Saved data entries
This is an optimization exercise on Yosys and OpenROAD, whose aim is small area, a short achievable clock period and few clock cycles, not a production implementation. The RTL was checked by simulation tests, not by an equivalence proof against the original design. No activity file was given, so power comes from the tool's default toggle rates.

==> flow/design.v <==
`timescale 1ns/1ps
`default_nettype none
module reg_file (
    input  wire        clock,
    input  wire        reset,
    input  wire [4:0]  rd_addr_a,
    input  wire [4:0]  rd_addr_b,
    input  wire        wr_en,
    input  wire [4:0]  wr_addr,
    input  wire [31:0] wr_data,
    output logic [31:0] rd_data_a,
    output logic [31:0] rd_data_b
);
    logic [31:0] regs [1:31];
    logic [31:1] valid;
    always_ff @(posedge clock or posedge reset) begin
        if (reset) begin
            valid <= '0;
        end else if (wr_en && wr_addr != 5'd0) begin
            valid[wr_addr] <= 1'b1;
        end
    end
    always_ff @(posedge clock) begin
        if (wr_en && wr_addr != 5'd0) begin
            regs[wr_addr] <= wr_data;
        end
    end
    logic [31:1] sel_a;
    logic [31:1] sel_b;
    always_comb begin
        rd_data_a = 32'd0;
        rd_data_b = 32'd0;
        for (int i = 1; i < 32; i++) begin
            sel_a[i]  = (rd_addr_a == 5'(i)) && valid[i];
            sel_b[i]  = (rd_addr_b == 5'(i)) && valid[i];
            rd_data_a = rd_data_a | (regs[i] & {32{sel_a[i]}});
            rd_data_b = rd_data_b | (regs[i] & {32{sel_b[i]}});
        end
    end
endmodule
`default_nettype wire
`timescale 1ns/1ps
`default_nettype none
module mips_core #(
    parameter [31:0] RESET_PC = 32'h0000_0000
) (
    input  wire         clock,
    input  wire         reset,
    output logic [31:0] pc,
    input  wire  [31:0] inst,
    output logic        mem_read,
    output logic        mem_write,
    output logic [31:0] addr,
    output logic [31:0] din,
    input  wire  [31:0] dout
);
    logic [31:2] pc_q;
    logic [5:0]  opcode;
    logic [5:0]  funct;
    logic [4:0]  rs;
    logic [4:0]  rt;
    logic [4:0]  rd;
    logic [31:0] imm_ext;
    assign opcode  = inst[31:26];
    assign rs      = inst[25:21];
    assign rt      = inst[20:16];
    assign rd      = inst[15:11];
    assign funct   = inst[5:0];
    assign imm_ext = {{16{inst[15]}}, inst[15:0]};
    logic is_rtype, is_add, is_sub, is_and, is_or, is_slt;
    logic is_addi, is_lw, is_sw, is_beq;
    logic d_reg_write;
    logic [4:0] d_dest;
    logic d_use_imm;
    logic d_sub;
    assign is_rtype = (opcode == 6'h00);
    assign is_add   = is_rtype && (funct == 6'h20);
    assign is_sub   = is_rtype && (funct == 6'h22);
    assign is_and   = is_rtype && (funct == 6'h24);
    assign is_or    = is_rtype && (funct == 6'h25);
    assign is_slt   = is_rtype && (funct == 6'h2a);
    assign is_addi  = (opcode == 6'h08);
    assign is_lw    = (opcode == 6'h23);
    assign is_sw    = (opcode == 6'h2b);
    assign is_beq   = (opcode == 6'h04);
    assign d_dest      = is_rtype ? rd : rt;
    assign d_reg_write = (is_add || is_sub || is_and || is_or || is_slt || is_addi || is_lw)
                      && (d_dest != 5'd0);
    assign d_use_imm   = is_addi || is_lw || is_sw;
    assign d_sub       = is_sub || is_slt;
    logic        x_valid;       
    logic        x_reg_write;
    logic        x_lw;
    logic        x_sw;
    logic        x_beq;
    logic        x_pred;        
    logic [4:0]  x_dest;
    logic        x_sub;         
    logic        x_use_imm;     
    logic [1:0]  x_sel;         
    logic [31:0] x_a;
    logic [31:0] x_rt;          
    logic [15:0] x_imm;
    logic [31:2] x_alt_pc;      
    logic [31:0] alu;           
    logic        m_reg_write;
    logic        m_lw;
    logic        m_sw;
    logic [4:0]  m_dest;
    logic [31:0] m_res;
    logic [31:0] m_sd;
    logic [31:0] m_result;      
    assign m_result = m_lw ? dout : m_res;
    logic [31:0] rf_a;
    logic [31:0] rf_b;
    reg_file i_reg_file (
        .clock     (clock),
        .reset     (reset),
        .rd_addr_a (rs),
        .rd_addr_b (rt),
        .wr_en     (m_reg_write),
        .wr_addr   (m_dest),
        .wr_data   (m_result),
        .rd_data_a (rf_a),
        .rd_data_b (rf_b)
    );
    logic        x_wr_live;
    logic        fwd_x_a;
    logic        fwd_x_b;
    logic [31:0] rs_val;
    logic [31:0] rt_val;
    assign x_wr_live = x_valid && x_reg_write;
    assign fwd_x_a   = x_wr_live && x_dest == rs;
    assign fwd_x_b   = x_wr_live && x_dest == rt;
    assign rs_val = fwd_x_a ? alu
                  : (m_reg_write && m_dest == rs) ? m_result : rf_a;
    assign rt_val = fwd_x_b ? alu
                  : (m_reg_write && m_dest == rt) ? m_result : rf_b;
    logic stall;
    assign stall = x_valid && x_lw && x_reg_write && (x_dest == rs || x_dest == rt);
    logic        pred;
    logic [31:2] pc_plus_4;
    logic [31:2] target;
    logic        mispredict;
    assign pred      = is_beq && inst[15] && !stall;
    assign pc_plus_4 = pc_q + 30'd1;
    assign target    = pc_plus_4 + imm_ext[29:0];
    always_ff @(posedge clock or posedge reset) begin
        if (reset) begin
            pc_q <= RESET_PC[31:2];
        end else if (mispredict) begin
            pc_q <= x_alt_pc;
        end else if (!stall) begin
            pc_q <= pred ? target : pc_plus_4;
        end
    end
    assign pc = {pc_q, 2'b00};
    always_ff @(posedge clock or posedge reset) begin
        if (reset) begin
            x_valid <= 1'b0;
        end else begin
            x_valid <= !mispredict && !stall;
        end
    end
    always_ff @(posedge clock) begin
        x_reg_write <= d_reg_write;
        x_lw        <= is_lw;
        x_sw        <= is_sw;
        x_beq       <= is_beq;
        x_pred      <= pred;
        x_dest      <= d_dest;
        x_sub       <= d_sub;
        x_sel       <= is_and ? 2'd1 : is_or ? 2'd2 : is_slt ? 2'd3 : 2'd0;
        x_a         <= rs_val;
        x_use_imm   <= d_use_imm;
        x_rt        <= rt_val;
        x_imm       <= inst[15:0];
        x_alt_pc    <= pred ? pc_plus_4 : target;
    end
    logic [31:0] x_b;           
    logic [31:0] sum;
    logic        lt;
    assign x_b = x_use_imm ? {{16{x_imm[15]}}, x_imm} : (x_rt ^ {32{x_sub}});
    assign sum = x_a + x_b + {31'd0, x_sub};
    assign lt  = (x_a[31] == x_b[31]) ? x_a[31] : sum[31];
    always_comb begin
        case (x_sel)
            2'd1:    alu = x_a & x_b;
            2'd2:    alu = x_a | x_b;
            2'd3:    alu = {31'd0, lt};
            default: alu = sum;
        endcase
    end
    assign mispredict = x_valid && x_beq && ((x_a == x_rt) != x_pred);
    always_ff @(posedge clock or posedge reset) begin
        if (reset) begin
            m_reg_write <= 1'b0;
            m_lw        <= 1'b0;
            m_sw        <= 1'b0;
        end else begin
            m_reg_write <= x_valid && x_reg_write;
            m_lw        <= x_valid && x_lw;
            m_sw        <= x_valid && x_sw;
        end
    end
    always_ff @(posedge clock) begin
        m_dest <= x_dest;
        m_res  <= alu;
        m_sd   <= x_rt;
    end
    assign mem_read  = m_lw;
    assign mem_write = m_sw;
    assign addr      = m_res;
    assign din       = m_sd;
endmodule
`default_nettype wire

Work to complete: Beginning at the line above that contains "(funct == 6'h25);", return each line exactly through the line that contains "is_rtype ? rd : rt;", and no others.

Task response:
    assign is_or    = is_rtype && (funct == 6'h25);
    assign is_slt   = is_rtype && (funct == 6'h2a);
    assign is_addi  = (opcode == 6'h08);
    assign is_lw    = (opcode == 6'h23);
    assign is_sw    = (opcode == 6'h2b);
    assign is_beq   = (opcode == 6'h04);
    assign d_dest      = is_rtype ? rd : rt;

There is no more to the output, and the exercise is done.